Let $\mathfrak t_I$ (resp. $\mathfrak t_J$) be the smallest ordinal $\kappa$ for which the player $I$ has no winning strategy (resp. the player $J$ has a winning strategy) in the tower game of length $\kappa$.

It is easy to see that $\mathfrak t\le \mathfrak t_I\le\mathfrak t_J\le\mathfrak c^+$.

Problem 1. Is $\mathfrak t_I\le\mathfrak c$? $\mathfrak t_J\le\mathfrak c$?

Problem 2. Is the strict inequality $\mathfrak t<\mathfrak t_J$ (resp. $\mathfrak t<\mathfrak t_I$ or $\mathfrak t_I<\mathfrak t_J$) consistent?

Answer 1

For problem 1: yes, $\mathfrak{t}_I \leq \mathfrak{t}_J \leq \mathfrak{c}$.

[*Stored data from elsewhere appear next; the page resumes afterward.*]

`src/rsc_pkg.sv`:
```
// ----------------------------------------------------------------------------
// rsc_pkg
// shared types and codes of the refcounted slot cache
// ----------------------------------------------------------------------------
package rsc_pkg;

   localparam int CSR_W = 5;

   typedef enum logic [2:0] {
      ST_OK             = 3'd0,
      ST_OUT_OF_SLOTS   = 3'd1,
      ST_NO_REFERENCES  = 3'd2,
      ST_INVALID_SLOT   = 3'd3,
      ST_COUNT_OVERFLOW = 3'd4
   } status_type;

   typedef enum logic {
      MODE_LOCK    = 1'b0,
      MODE_RELEASE = 1'b1
   } mode_type;

   typedef struct packed {
      mode_type    mode;
      logic [15:0] leaf_index;
      logic [3:0]  slot_index;
   } req_type;

   typedef struct packed {
      logic [3:0] slot;
      logic       refill_needed;
      status_type status;
   } rsp_type;

endpackage

```
`src/rsc_cell.sv`:
```
// ----------------------------------------------------------------------------
// rsc_cell
// one cache slot: holds tag, tag valid and count, updates the passing search record
// ----------------------------------------------------------------------------
module rsc_cell #(
   parameter int  INDEX       = 0,
   parameter int  TAG_BITS    = 16,
   parameter int  COUNT_BITS  = 8,
   parameter int  SLOT_W      = 4,
   parameter type rec_type    = logic,
   parameter type commit_type = logic
) (
   input  logic                     clock,
   input  logic                     reset,
   input  logic                     shift,
   input  logic [rsc_pkg::CSR_W-1:0] slots_in_use,
   input  rec_type                  rec_in,
   output rec_type                  rec_out,
   input  commit_type               commit
);
   import rsc_pkg::*;

   logic [TAG_BITS-1:0]   tag_ff;
   logic                  valid_ff;
   logic [COUNT_BITS-1:0] count_ff;
   rec_type               rec_ff;
   rec_type               rec_in_upd;
   logic                  enabled;
   logic                  selected;

   assign enabled  = 32'(slots_in_use) > INDEX;
   assign selected = commit.en && (commit.slot == SLOT_W'(INDEX));
   assign rec_out  = rec_ff;

   // search step for this slot
   always_comb begin
      rec_in_upd = rec_in;
      if (rec_in.active && enabled) begin
         if (rec_in.mode == MODE_LOCK) begin
            if (!rec_in.hit && valid_ff && (tag_ff == rec_in.tag)) begin
               rec_in_upd.hit       = 1'b1;
               rec_in_upd.hit_slot  = SLOT_W'(INDEX);
               rec_in_upd.hit_count = count_ff;
            end
            if (!rec_in.free && (count_ff == '0)) begin
               rec_in_upd.free      = 1'b1;
               rec_in_upd.free_slot = SLOT_W'(INDEX);
            end
         end else if (32'(rec_in.slot_index) == INDEX) begin
            rec_in_upd.rel_ok    = 1'b1;
            rec_in_upd.rel_count = count_ff;
         end
      end
   end

   always_ff @(posedge clock) begin
      if (reset) begin
         rec_ff <= '0;
      end else if (shift) begin
         rec_ff <= rec_in_upd;
      end
   end

   always_ff @(posedge clock) begin
      if (reset) begin
         valid_ff <= 1'b0;
         count_ff <= '0;
      end else if (selected) begin
         if (commit.write_tag) begin
            valid_ff <= 1'b1;
         end
         if (commit.inc) begin
            count_ff <= count_ff + 1'b1;
         end else if (commit.dec) begin
            count_ff <= count_ff - 1'b1;
         end
      end
   end

   always_ff @(posedge clock) begin
      if (selected && commit.write_tag) begin
         tag_ff <= commit.tag;
      end
   end

endmodule

```
`src/refcounted_slot_cache.sv`:
```
// ----------------------------------------------------------------------------
// refcounted_slot_cache
// reference counted tag cache slot allocator built as a chain of slot cells
// ----------------------------------------------------------------------------
// a request is registered in head_ff and its search record walks the cell chain one
// slot per cycle while no stalled response holds it; the response is then registered
// in the output register; a new request is taken only after the record leaves the tail
// reset: all tags invalid, all counts zero, slots_in_use 16; no clearing pass
// a stalled response holds the record at the chain tail and freezes the chain
// ----------------------------------------------------------------------------
module refcounted_slot_cache #(
   parameter int MAX_SLOTS  = 16,
   parameter int TAG_BITS   = 16,
   parameter int COUNT_BITS = 8
) (
   input  logic                      clock,
   input  logic                      reset,
   // request channel
   input  logic                      req_valid,
   output logic                      req_stall,
   input  rsc_pkg::req_type          req_payload,
   // response channel
   output logic                      rsp_valid,
   input  logic                      rsp_stall,
   output rsc_pkg::rsp_type          rsp_payload,
   // slot count register
   input  logic                      csr_valid,
   output logic                      csr_ready,
   input  logic [rsc_pkg::CSR_W-1:0] csr_data
);
   import rsc_pkg::*;

   localparam int SLOT_W = (MAX_SLOTS > 1) ? $clog2(MAX_SLOTS) : 1;

   // search record carried down the chain
   typedef struct packed {
      logic                  active;
      mode_type              mode;
      logic [TAG_BITS-1:0]   tag;
      logic [3:0]            slot_index;
      logic                  hit;
      logic [SLOT_W-1:0]     hit_slot;
      logic [COUNT_BITS-1:0] hit_count;
      logic                  free;
      logic [SLOT_W-1:0]     free_slot;
      logic                  rel_ok;
      logic [COUNT_BITS-1:0] rel_count;
   } rec_type;

   // state update broadcast to all cells
   typedef struct packed {
      logic                en;
      logic [SLOT_W-1:0]   slot;
      logic                write_tag;
      logic [TAG_BITS-1:0] tag;
      logic                inc;
      logic                dec;
   } commit_type;

   logic [CSR_W-1:0]     slots_in_use_ff;
   logic                 busy_ff;
   logic                 rsp_valid_ff;
   rsp_type              rsp_ff;
   rec_type              head_ff;
   rec_type              head_in;
   rec_type              chain [MAX_SLOTS+1];
   rec_type              tail;
   logic [MAX_SLOTS-1:0] active_vec;
   logic                 req_accept;
   logic                 hold;
   logic                 shift;
   logic                 finish;
   commit_type           commit;
   rsp_type              rsp_in;

   assign req_stall   = busy_ff;
   assign req_accept  = req_valid && !busy_ff;
   assign csr_ready   = 1'b1;
   assign rsp_valid   = rsp_valid_ff;
   assign rsp_payload = rsp_ff;

   // the record waits at the tail while the output register is full and stalled
   assign tail   = chain[MAX_SLOTS];
   assign hold   = tail.active && rsp_valid_ff && rsp_stall;
   assign shift  = !hold;
   assign finish = tail.active && shift;

   // slot count register
   always_ff @(posedge clock) begin
      if (reset) begin
         slots_in_use_ff <= CSR_W'(16);
      end else if (csr_valid && csr_ready) begin
         slots_in_use_ff <= csr_data;
      end
   end

   // fresh search record built from the request
   always_comb begin
      head_in            = '0;
      head_in.active     = 1'b1;
      head_in.mode       = req_payload.mode;
      head_in.tag        = TAG_BITS'(req_payload.leaf_index);
      head_in.slot_index = req_payload.slot_index;
   end

   // request register feeding cell 0
   always_ff @(posedge clock) begin
      if (reset) begin
         head_ff <= '0;
      end else if (req_accept) begin
         head_ff <= head_in;
      end else if (shift) begin
         head_ff.active <= 1'b0;
      end
   end

   assign chain[0] = head_ff;

   // one cell per slot, the record moves one cell per cycle while the chain is not held
   for (genvar i = 0; i < MAX_SLOTS; i++) begin : g_cell
      rsc_cell #(
         .INDEX       (i),
         .TAG_BITS    (TAG_BITS),
         .COUNT_BITS  (COUNT_BITS),
         .SLOT_W      (SLOT_W),
         .rec_type    (rec_type),
         .commit_type (commit_type)
      ) u_cell (
         .clock        (clock),
         .reset        (reset),
         .shift        (shift),
         .slots_in_use (slots_in_use_ff),
         .rec_in       (chain[i]),
         .rec_out      (chain[i+1]),
         .commit       (commit)
      );
      assign active_vec[i] = chain[i+1].active;
   end

   // decision at the tail: response fields and the state update
   always_comb begin
      commit           = '0;
      commit.tag       = tail.tag;
      rsp_in.slot          = '0;
      rsp_in.refill_needed = 1'b0;
      rsp_in.status        = ST_OK;
      if (tail.mode == MODE_LOCK) begin
         if (tail.hit) begin
            // tag already present, only the count moves
            commit.slot = tail.hit_slot;
            rsp_in.slot = 4'(tail.hit_slot);
            if (tail.hit_count == '1) begin
               rsp_in.status = ST_COUNT_OVERFLOW;
            end else begin
               commit.en  = finish;
               commit.inc = 1'b1;
            end
         end else if (tail.free) begin
            // take over an unreferenced slot and retag it
            commit.slot          = tail.free_slot;
            commit.en            = finish;
            commit.inc           = 1'b1;
            commit.write_tag     = 1'b1;
            rsp_in.slot          = 4'(tail.free_slot);
            rsp_in.refill_needed = 1'b1;
         end else begin
            rsp_in.status = ST_OUT_OF_SLOTS;
         end
      end else begin
         rsp_in.slot = tail.slot_index;
         commit.slot = SLOT_W'(tail.slot_index);
         if (!tail.rel_ok) begin
            rsp_in.status = ST_INVALID_SLOT;
         end else if (tail.rel_count == '0) begin
            rsp_in.status = ST_NO_REFERENCES;
         end else begin
            commit.en  = finish;
            commit.dec = 1'b1;
         end
      end
   end

   // busy from accept until the record leaves the tail
   always_ff @(posedge clock) begin
      if (reset) begin
         busy_ff <= 1'b0;
      end else if (req_accept) begin
         busy_ff <= 1'b1;
      end else if (finish) begin
         busy_ff <= 1'b0;
      end
   end

   // output register
   always_ff @(posedge clock) begin
      if (reset) begin
         rsp_valid_ff <= 1'b0;
      end else if (finish) begin
         rsp_valid_ff <= 1'b1;
      end else if (!rsp_stall) begin
         rsp_valid_ff <= 1'b0;
      end
   end

   always_ff @(posedge clock) begin
      if (finish) begin
         rsp_ff <= rsp_in;
      end
   end

   // at most one search record is in the chain
   a_one_record: assert property (@(posedge clock) disable iff (reset)
      $countones(active_vec) <= 1)
      else $error("more than one search record in the cell chain");

   // state changes only for a transaction in flight
   a_commit_busy: assert property (@(posedge clock) disable iff (reset)
      commit.en |-> busy_ff)
      else $error("slot update without a transaction in flight");

   // a new response always comes from a finished transaction
   a_rsp_source: assert property (@(posedge clock) disable iff (reset)
      $rose(rsp_valid_ff) |-> $past(busy_ff))
      else $error("response raised without a transaction in flight");

   // an accepted request blocks further requests
   a_accept_busy: assert property (@(posedge clock) disable iff (reset)
      req_accept |=> busy_ff)
      else $error("request accepted but block not busy");

endmodule
```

To force the game to end by step $\mathfrak{c}$, player $J$ can begin with an enumeration $\langle A_\alpha :\, \alpha < \mathfrak{c} \rangle$ of all subsets of $\omega$. On move $\alpha$, player $J$ selects a set $J_\alpha$ that is either contained in or disjoint from $A_\alpha$. By round $\mathfrak{c}$, this means that no infinite set $I$ can be contained in all the $J_\alpha$'s: there is some $\alpha < \mathfrak{c}$ where $A_\alpha$ "splits" $I$, meaning that both $A_\alpha \cap I$ and $I \setminus A_\alpha$ are infinite, and at that stage player $J$ played to ensure that $I$ is not contained in $J_\alpha$.

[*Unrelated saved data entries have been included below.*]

`src/sv/poskeep_pkg.sv`:
```
// ----------------------------------------------------------------------------
// poskeep_pkg
// Shared types, codes and helpers for the position keeper with limit check.
// ----------------------------------------------------------------------------
package poskeep_pkg;

  localparam int QtyW   = 47;   // unsigned quantity / limit, 8 fraction bits
  localparam int PosW   = 48;   // signed position and leg totals
  localparam int IdW    = 32;
  localparam int SumW   = 50;   // headroom for three-operand compares
  localparam int CfgIdxW = 1;

  localparam int InDataW  = 184; // 179 payload bits padded to whole bytes
  localparam int OutDataW = 8;

  typedef enum logic [1:0] {
    CMD_CLEAR = 2'd0,
    CMD_LOAD  = 2'd1,
    CMD_TRADE = 2'd2,
    CMD_QUERY = 2'd3
  } cmd_t;

  typedef enum logic [1:0] {
    SIDE_BUY  = 2'd0,
    SIDE_SELL = 2'd1,
    SIDE_UNK  = 2'd2,
    SIDE_UNK3 = 2'd3
  } side_t;

  typedef enum logic [1:0] {
    EFF_OPEN  = 2'd0,
    EFF_CLOSE = 2'd1,
    EFF_OVER  = 2'd2
  } effect_t;

  typedef enum logic [1:0] {
    ST_APPLIED = 2'd0,
    ST_IGNORED = 2'd1,
    ST_DUP     = 2'd2
  } status_t;

  localparam logic [CfgIdxW-1:0] REG_LONG_LIMIT  = 1'd0;
  localparam logic [CfgIdxW-1:0] REG_SHORT_LIMIT = 1'd1;

  typedef struct packed {
    logic signed [PosW-1:0] start;
    logic signed [PosW-1:0] opened;
    logic signed [PosW-1:0] closed;
    logic [IdW-1:0]         last_id;
    logic [IdW-1:0]         max_id;
  } leg_t;

  typedef struct packed {
    cmd_t                   command;
    side_t                  side;
    logic                   is_close;
    logic                   in_download;
    logic [QtyW-1:0]        quantity;
    logic signed [PosW-1:0] position;
    logic signed [PosW-1:0] prior_position;
    logic [IdW-1:0]         txn_id;
  } item_t;

  typedef struct packed {
    status_t status;
    effect_t effect;
  } result_t;

  // Clamp a 49-bit signed sum into the 48-bit signed range.
  function automatic logic signed [PosW-1:0] sat48(input logic signed [PosW:0] v);
    logic signed [PosW-1:0] r;
    if (v[PosW] != v[PosW-1]) begin
      r = v[PosW] ? {1'b1, {(PosW-1){1'b0}}} : {1'b0, {(PosW-1){1'b1}}};
    end else begin
      r = v[PosW-1:0];
    end
    return r;
  endfunction

endpackage

```
`src/sv/position_keeper_with_limit_check_top.sv`:
```
// ----------------------------------------------------------------------------
// position_keeper_with_limit_check_top
// Long/short position keeper: clear, position load, trade and limit query.
// ----------------------------------------------------------------------------
// Takes one item per clock while the output side is not stalled and returns
// exactly one result item per input item. Items pass an input register, one
// combinational update of the two legs, and a result register; leg state is
// written in the same cycle the item is evaluated, so the following item
// already sees it. Limits are written through cfg_we/cfg_index/cfg_data; the
// user must write them only while no item is in flight, the block does not enforce it.
module position_keeper_with_limit_check_top
  import poskeep_pkg::*;
(
  input  logic                clk,
  input  logic                rst,
  input  logic                s_tvalid,
  output logic                s_tready,
  // side[1:0], is_close[2], in_download[3], quantity[50:4],
  // position[98:51], prior_position[146:99], txn_id[178:147], zero pad
  input  logic [InDataW-1:0]  s_tdata,
  // command[1:0]
  input  logic [1:0]          s_tuser,
  output logic                m_tvalid,
  input  logic                m_tready,
  // effect[1:0], status[3:2], zero pad
  output logic [OutDataW-1:0] m_tdata,
  input  logic                cfg_we,
  input  logic [CfgIdxW-1:0]  cfg_index,
  input  logic [QtyW-1:0]     cfg_data
);

  logic            in_valid;
  item_t           in_item;
  logic            out_valid;
  result_t         out_res;
  logic            advance;
  logic            fire;

  logic [QtyW-1:0] lim_long;
  logic [QtyW-1:0] lim_short;
  leg_t            long_leg, long_leg_next;
  leg_t            short_leg, short_leg_next;
  result_t         res_next;

  assign advance  = !out_valid || m_tready;
  assign fire     = in_valid && advance;
  assign s_tready = !in_valid || advance;
  assign m_tvalid = out_valid;
  assign m_tdata  = {{(OutDataW-4){1'b0}}, out_res.status, out_res.effect};

  // Input register
  always_ff @(posedge clk) begin
    if (rst) begin
      in_valid <= 1'b0;
    end else if (s_tready) begin
      in_valid <= s_tvalid;
    end
    if (s_tready && s_tvalid) begin
      in_item.command        <= cmd_t'(s_tuser);
      in_item.side           <= side_t'(s_tdata[1:0]);
      in_item.is_close       <= s_tdata[2];
      in_item.in_download    <= s_tdata[3];
      in_item.quantity       <= s_tdata[50:4];
      in_item.position       <= s_tdata[98:51];
      in_item.prior_position <= s_tdata[146:99];
      in_item.txn_id         <= s_tdata[178:147];
    end
  end

  // Limit registers
  always_ff @(posedge clk) begin
    if (rst) begin
      lim_long  <= '0;
      lim_short <= '0;
    end else if (cfg_we) begin
      unique case (cfg_index)
        REG_LONG_LIMIT:  lim_long  <= cfg_data;
        REG_SHORT_LIMIT: lim_short <= cfg_data;
        default: ;
      endcase
    end
  end

  // Query datapath: pick own and opposite leg by order side
  logic                   side_known;
  logic                   side_buy;
  leg_t                   q_own, q_other;
  logic [QtyW-1:0]        q_limit;
  logic signed [SumW-1:0] close_sum;
  logic signed [SumW-1:0] limit_sum;
  effect_t                q_effect;

  assign side_known = (in_item.side == SIDE_BUY) || (in_item.side == SIDE_SELL);
  assign side_buy   = (in_item.side == SIDE_BUY);

  always_comb begin
    q_own   = side_buy ? long_leg  : short_leg;
    q_other = side_buy ? short_leg : long_leg;
    q_limit = side_buy ? lim_long : lim_short;
    close_sum = $signed({{(SumW-QtyW){1'b0}}, in_item.quantity})
              + {{(SumW-PosW){q_other.closed[PosW-1]}}, q_other.closed}
              - {{(SumW-PosW){q_other.start[PosW-1]}}, q_other.start};
    limit_sum = {{(SumW-PosW){q_own.opened[PosW-1]}}, q_own.opened}
              + $signed({{(SumW-QtyW){1'b0}}, in_item.quantity})
              - $signed({{(SumW-QtyW){1'b0}}, q_limit});
    if (close_sum[SumW-1] || (close_sum == '0)) begin
      q_effect = EFF_CLOSE;
    end else if (!limit_sum[SumW-1] && (limit_sum != '0)) begin
      q_effect = EFF_OVER;
    end else begin
      q_effect = EFF_OPEN;
    end
  end

  // Trade datapath: buy-open and sell-close hit the long leg
  logic                   tgt_long;
  leg_t                   tgt;
  leg_t                   trade_leg;
  logic [IdW-1:0]         ref_id;
  logic                   trade_new;
  logic signed [PosW-1:0] tot;
  logic signed [PosW:0]   tot_sum;
  logic signed [PosW-1:0] tot_sat;

  always_comb begin
    tgt_long  = side_buy ^ in_item.is_close;
    tgt       = tgt_long ? long_leg : short_leg;
    ref_id    = in_item.in_download ? tgt.last_id : tgt.max_id;
    trade_new = in_item.txn_id > ref_id;
    tot       = in_item.is_close ? tgt.closed : tgt.opened;
    tot_sum   = {tot[PosW-1], tot} + $signed({2'b00, in_item.quantity});
    tot_sat   = sat48(tot_sum);
    trade_leg = tgt;
    if (in_item.is_close) begin
      trade_leg.closed = tot_sat;
    end else begin
      trade_leg.opened = tot_sat;
    end
    if (in_item.txn_id > tgt.max_id) begin
      trade_leg.max_id = in_item.txn_id;
    end
  end

  // Position load datapath
  leg_t                 load_leg;
  logic                 load_ok;
  logic signed [PosW:0] load_diff;

  always_comb begin
    load_diff = {in_item.position[PosW-1], in_item.position}
              - {in_item.prior_position[PosW-1], in_item.prior_position};
    load_ok   = in_item.in_download && !in_item.position[PosW-1] && side_known;
    load_leg  = side_buy ? long_leg : short_leg;
    load_leg.start   = in_item.prior_position;
    load_leg.opened  = sat48(load_diff);
    load_leg.last_id = in_item.txn_id;
    load_leg.max_id  = in_item.txn_id;
  end

  // Command decode and state update
  always_comb begin
    long_leg_next   = long_leg;
    short_leg_next  = short_leg;
    res_next.effect = EFF_OPEN;
    res_next.status = ST_APPLIED;
    unique case (in_item.command)
      CMD_CLEAR: begin
        long_leg_next  = '0;
        short_leg_next = '0;
      end
      CMD_LOAD: begin
        if (!load_ok) begin
          res_next.status = ST_IGNORED;
        end else if (side_buy) begin
          long_leg_next = load_leg;
        end else begin
          short_leg_next = load_leg;
        end
      end
      CMD_TRADE: begin
        if (!side_known) begin
          res_next.status = ST_IGNORED;
        end else if (!trade_new) begin
          res_next.status = ST_DUP;
        end else if (tgt_long) begin
          long_leg_next = trade_leg;
        end else begin
          short_leg_next = trade_leg;
        end
      end
      CMD_QUERY: begin
        if (!side_known) begin
          res_next.effect = EFF_OVER;
          res_next.status = ST_IGNORED;
        end else begin
          res_next.effect = q_effect;
        end
      end
      default: ;
    endcase
  end

  // Leg state and result register
  always_ff @(posedge clk) begin
    if (rst) begin
      long_leg  <= '0;
      short_leg <= '0;
      out_valid <= 1'b0;
    end else begin
      if (fire) begin
        long_leg  <= long_leg_next;
        short_leg <= short_leg_next;
      end
      if (advance) begin
        out_valid <= in_valid;
      end
    end
    if (fire) begin
      out_res <= res_next;
    end
  end

`ifndef NO_ASSERTIONS
  a_clear_zeroes: assert property (@(posedge clk) disable iff (rst)
    fire && (in_item.command == CMD_CLEAR) |=> (long_leg == '0) && (short_leg == '0))
    else $error("legs not cleared after clear item");

  a_nonquery_effect: assert property (@(posedge clk) disable iff (rst)
    fire && (in_item.command != CMD_QUERY) |=> out_valid && (out_res.effect == EFF_OPEN))
    else $error("non-query item produced a nonzero effect");

  a_unknown_query: assert property (@(posedge clk) disable iff (rst)
    fire && (in_item.command == CMD_QUERY) && !side_known
    |=> (out_res.effect == EFF_OVER) && (out_res.status == ST_IGNORED))
    else $error("unknown-side query not refused");

  a_trade_maxid: assert property (@(posedge clk) disable iff (rst)
    fire && (in_item.command == CMD_TRADE)
    |=> (long_leg.max_id >= $past(long_leg.max_id))
        && (short_leg.max_id >= $past(short_leg.max_id)))
    else $error("trade lowered a highest trade id");

  a_idle_hold: assert property (@(posedge clk) disable iff (rst)
    !fire |=> $stable(long_leg) && $stable(short_leg))
    else $error("leg state changed without an item");
`endif

endmodule
```
`config.mk`:
```
export PLATFORM = sky130hd
export DESIGN_NAME = position_keeper_with_limit_check_top
export DESIGN_NICKNAME = d
export VERILOG_FILES = /design/src/sv/poskeep_pkg.sv /design/src/sv/position_keeper_with_limit_check_top.sv
export SDC_FILE = /design/constraint.sdc
export NUM_CORES = 2
export LEC_CHECK = 0
export BUFFER_PORTS_ARGS = -buffer_cell sky130_fd_sc_hd__buf_4
export CAP_MARGIN = 20
export CORE_AREA = 2 2 395 397
export CTS_BUF_LIST = sky130_fd_sc_hd__clkbuf_2
export DETAILED_ROUTE_END_ITERATION = 16
export DIE_AREA = 0 0 397 399
export PLACE_DENSITY = 0.42
export SETUP_SLACK_MARGIN = 0.4
export SYNTH_ARGS = -nofsm -noshare
export SYNTH_HDL_FRONTEND = slang
export SYNTH_SLANG_ARGS = --single-unit
```
`constraint.sdc`:
```
create_clock -name clk -period 12.46 [get_ports clk]
set_input_delay 1.246 -clock clk [delete_from_list [all_inputs] [get_ports clk]]
set_output_delay 1.246 -clock clk [all_outputs]
set_load 0.05 [all_outputs]
```
==> results.toml <==
[status]
status = "finished, final reports clean"

[placement]
io_buffers = 239
dpl_worst_slack_ns = 4.17
placed_area_mm2 = 0.0498
dp_hpwl_mm = 128
gp_congestion = 0.891

[worst_hold_path]
hold_path.class = "input port to flip-flop"
hold_depth = 2

[clock_tree]
cts_tree = "built"
cts_setup_buffers = 0
path_clk_slew_ns = 0.11
ctsRootBufferMaster = "clkbuf_2"
cts_made_buffers = 204
htreeDepth = 4
cts.path.max_buffers = 3
cts_resized = 0
cts.sinks = 697
cts_hold_buf = 233
clk_latency_ns = 1.69

[timing]
finalHoldViolations = 0
max_slew_margin = 0.217
finalWorstSetupSlack_ns = 4.16
post-route-min-period_ns = 8.30
holdWs_ns = 0.266
tns_ns = 0
finalClockSkew_ns = 0.161
worstMarginPinSlew_ns = 1.16
rsz0062_at_grt = "false"
finalMaxSlewViolations = 0
finalCritPeriodShare = 0.666
setup_violations = 0
clock.fmax_ghz = 0.121

[layout]
drive_gt1_frac = 0.108
syn2layout_area_growth_pct = 17.3
nets = 6809
fin_area_mm2 = 0.0540
fill_cells = 16300

[detailed_routing]
drt_iter0_markers = 3567
via_per_inst = 5.17
drcViolationCount = 0
wire_per_inst_um = 21.3
first_pass_iters = 7
ant_nets = 0
drt-total-wl_mm = 179
vias = 43500

[logic_synthesis]
seq_area_frac_synth = 0.343
synth_flop_cell = "dfxtp_1"
syn_area_mm2 = 0.0461
synth_compound_area_frac = 0.213
synth_xor_area_frac = 0.0260
yosys.area_share.simple = 0.211
synth.cells.most_frequent = "nand2_1, a21oi_1, dfxtp_1"
synth_cell_types = 85
synthAdderAreaFrac = 0.114
synth_top_family_by_area = "compound AO/OA/AOI/OAI gates"
syn_inst = 5822
yosys_warnings = 0
synth.most_common_cell = "nand2_1"
synth.area.top_cells = "dfxtp_1, edfxtp_1, nand2_1"
synth_mux_area_frac = 0.0490
synth.top_cell.area_share = 0.222
yosysTopAreaCell = "dfxtp_1"
synth-async-reset-ratio = 0
synth_seq_cells = 697
synth_edf_count = 185
syn_area_per_cell_um2 = 7.91

[worst_setup_path]
crit_arrival_ns = 9.74
critical_path_required_ns = 13.90
slowest_delay_ns = 0.82
start_kind = "flip-flop"
rr_worst_depth = 31
crit_path_end_kind = "flip-flop"
cpMostUsedCell = "buf_4"
cp_max_fo = 48
crit_type = "flip-flop to flip-flop"
cp_slowest_cell = "o21ai_0"

[global_route]
overflow = 0
antenna_found_initial = 3
grt_pass1_wl_mm = 266
first_global_vias = 41700
grt_max_degree = 131
grt_usage = 0.221

[floorplan]
die_h_um = 399
dieArea_mm2 = 0.158
rows = 144
pin_count = 249
die_w_um = 397
coreArea_mm2 = 0.154
start_util = 0.300

[power]
power.leakage_nw = 21.9
p_per_area_mw_per_mm2 = 112
peakVddDrop_mv = 0.0847

[flow_run]
cap_violations = 0
## power breakdown
group | switching (mW) | internal [mW] | total (mW)
sequential | 0.0679 | 2.40 | 2.47
clock | 1.11 | 0.712 | 1.82
combinational | 1.11 | 0.636 | 1.75
total | 2.29 | 3.75 | 6.03
## critical path, delay by kind of cell, from the launching register on
kind | cells | cell delay (ns)
AO/OA/AOI/OAI | 14 | 3.62
buffers and inverters | 6 | 1.81
adder cells (fa/ha/maj) | 2 | 0.60
XOR/XNOR | 1 | 0.13
flip-flops | 1 | 0.33
AND/OR/NAND/NOR | 8 | 1.62
## routing by layer
layer  routed length (um)  vias up  global-route usage
met3                 9950      207              0.0340
met1                91000    20700               0.334
li1                     -    21300                   -
met5                    0        -                   0
met2                74500     1267               0.322
met4                 3920        0              0.0589
## logic make-up after synthesis
| logic type | count (synthesis) |
|---|---|
| flops | 697 |
| mux | 225 |
| buf+inv | 528 |
| fa+ha+maj | 363 |
| compound gates | 1567 |
| other cells | 1 |
| simple gates | 2304 |
| xor+xnor | 137 |
## registers in the layout, indices dropped and copies added, names as in the netlist
signal / count
in_item: 181
lim_long: 47
m_tdata: 4
lim_short: 47
m_tvalid: 1
long_leg: 208
short_leg: 208
in_valid: 1
## final cells by class
cell class,instances,area [um2],share of cell area
sequential,697,15800,0.293
timing repair buffer,541,4700,0.0870
inverter,163,614,0.0114
multi-input combinational,4600,28500,0.527
tap,2044,2560,0.0473
antenna,11,27.5,0.000509
clock buffer,302,1510,0.0280
clock inverter,54,355,0.00658
## stage by stage
step	utilization	total power [mW]	instances
5_1_grt	0.351	6.43	8409
3_3_place_gp	0.324	4.19	7811
4_1_cts	0.351	6.13	8400
3_5_place_dp	0.324	4.19	7811
2_1_floorplan	-	3.61	5825
6_report	0.352	6.03	8412
## cells in the final DEF, fill, tap and decap left out, drive strengths merged, types with 27 or more instances in the layout
master,instances
ha,267
nand4,42
nor2b,31
and2,97
mux2i,222
clkinv,42
o21ai,367
nor3,73
a31oi,50
clkbuf,303
xor2,55
a21oi,545
nor2,426
a211oi,55
dfxtp,512
buf,307
o21a,49
dlygate4sd3,233
o22ai,27
nand3,102
o311ai,36
a22o,108
o21bai,32
edfxtp,185
nand2,1388
fa,96
xnor2,82
nand2b,34
inv,172
a21o,122
## worst paths after layout
check / startpoint / to / slack (ns)
hold reg to reg: lim_short[1] / lim_short[1] / 0.45
setup / recovery: in_item[178] / long_leg[64] / 4.16
hold / removal: s_tdata[97] / in_item[126] / 0.27
setup reg to reg: in_item[178] / long_leg[64] / 4.16
Note: power is estimated with default switching activity, not from simulation.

In fact, this argument shows that $\mathfrak{t}_I \leq \mathfrak{t}_J \leq \mathfrak{s}$, where $\mathfrak{s}$ denotes the splitting number. (A different version of the argument could improve this to $\mathfrak{h}$, actually.) This suggests that for problem 2, we should look at a model where $\mathfrak{t} < \mathfrak{s}$ (or $\mathfrak{h}$). The Mathias model is a natural candidate.